**Problem requirements**
Reproduce only the lines that run from the line with "localparam logic [5:0] MDU_CYC_MUL16" to the last line of the material, both ends included, exactly as they appear.

========================================================================

===== src/mdu_pkg.sv =====
// Constants, command and working types shared by the multiply/divide unit.
// What this block does
// - Signed 32/16 division gives a 32-bit quotient and 16-bit remainder in 33 cycles.
// - Signed 16/16 division gives a 16-bit quotient and 16-bit remainder in 17 cycles.
// - Signed 16x16 multiplication gives a 32-bit product in 16 cycles.
// - Unsigned 32/16 division gives a 32-bit quotient and 16-bit remainder in 32 cycles.
// - Unsigned 16/16 division gives a 16-bit quotient and 16-bit remainder in 16 cycles.
// - Unsigned 16x16 multiplication gives a 32-bit product in 16 cycles.
// - Normalizing a 32-bit value takes the number of shifts plus one cycle, at most 32.
// - A 32-bit left/right arithmetic/logical shift takes the count plus one cycle, at most 32.
// - Operand and result bytes share addresses, writes hit operands, reads return results, both reset to zero.
package mdu_pkg;

	// Byte slots shared by operands and results.
	localparam int MDU_BYTES = 6;
	localparam logic [7:0] MDU_BYTE_RESET = 8'h00;
	localparam logic [2:0] MDU_IDX_REM_LO = 3'h4;

	// Iteration counts of the arithmetic operations.
	localparam logic [5:0] MDU_CYC_DIV32 = 6'h20;
	localparam logic [5:0] MDU_CYC_DIV16 = 6'h10;
	localparam logic [5:0] MDU_CYC_MUL16 = 6'h10;
	localparam logic [4:0] MDU_MAX_SHIFT = 5'h1F;

	// Operation selector.
	typedef enum logic [2:0] {
		MDU_OP_DIV32,
		MDU_OP_DIV16,
		MDU_OP_MUL16,
		MDU_OP_NORM,
		MDU_OP_SHIFT
	} mdu_op_t;

	// Command presented with the start strobe.
	typedef struct packed {
		mdu_op_t op;
		logic is_signed;
		logic [4:0] shift_cnt;
		logic shift_right;
		logic shift_arith;
	} mdu_cmd_t;

	// Working registers: partial remainder or product high half, and quotient/shift value.
	typedef struct packed {
		logic [16:0] rem;
		logic [31:0] quo;
	} mdu_work_t;

endpackage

========================================================================

**Problem solution**
	localparam logic [5:0] MDU_CYC_MUL16 = 6'h10;
	localparam logic [4:0] MDU_MAX_SHIFT = 5'h1F;

	// Operation selector.
	typedef enum logic [2:0] {
		MDU_OP_DIV32,
		MDU_OP_DIV16,
		MDU_OP_MUL16,
		MDU_OP_NORM,
		MDU_OP_SHIFT
	} mdu_op_t;

	// Command presented with the start strobe.
	typedef struct packed {
		mdu_op_t op;
		logic is_signed;
		logic [4:0] shift_cnt;
		logic shift_right;
		logic shift_arith;
	} mdu_cmd_t;

	// Working registers: partial remainder or product high half, and quotient/shift value.
	typedef struct packed {
		logic [16:0] rem;
		logic [31:0] quo;
	} mdu_work_t;

endpackage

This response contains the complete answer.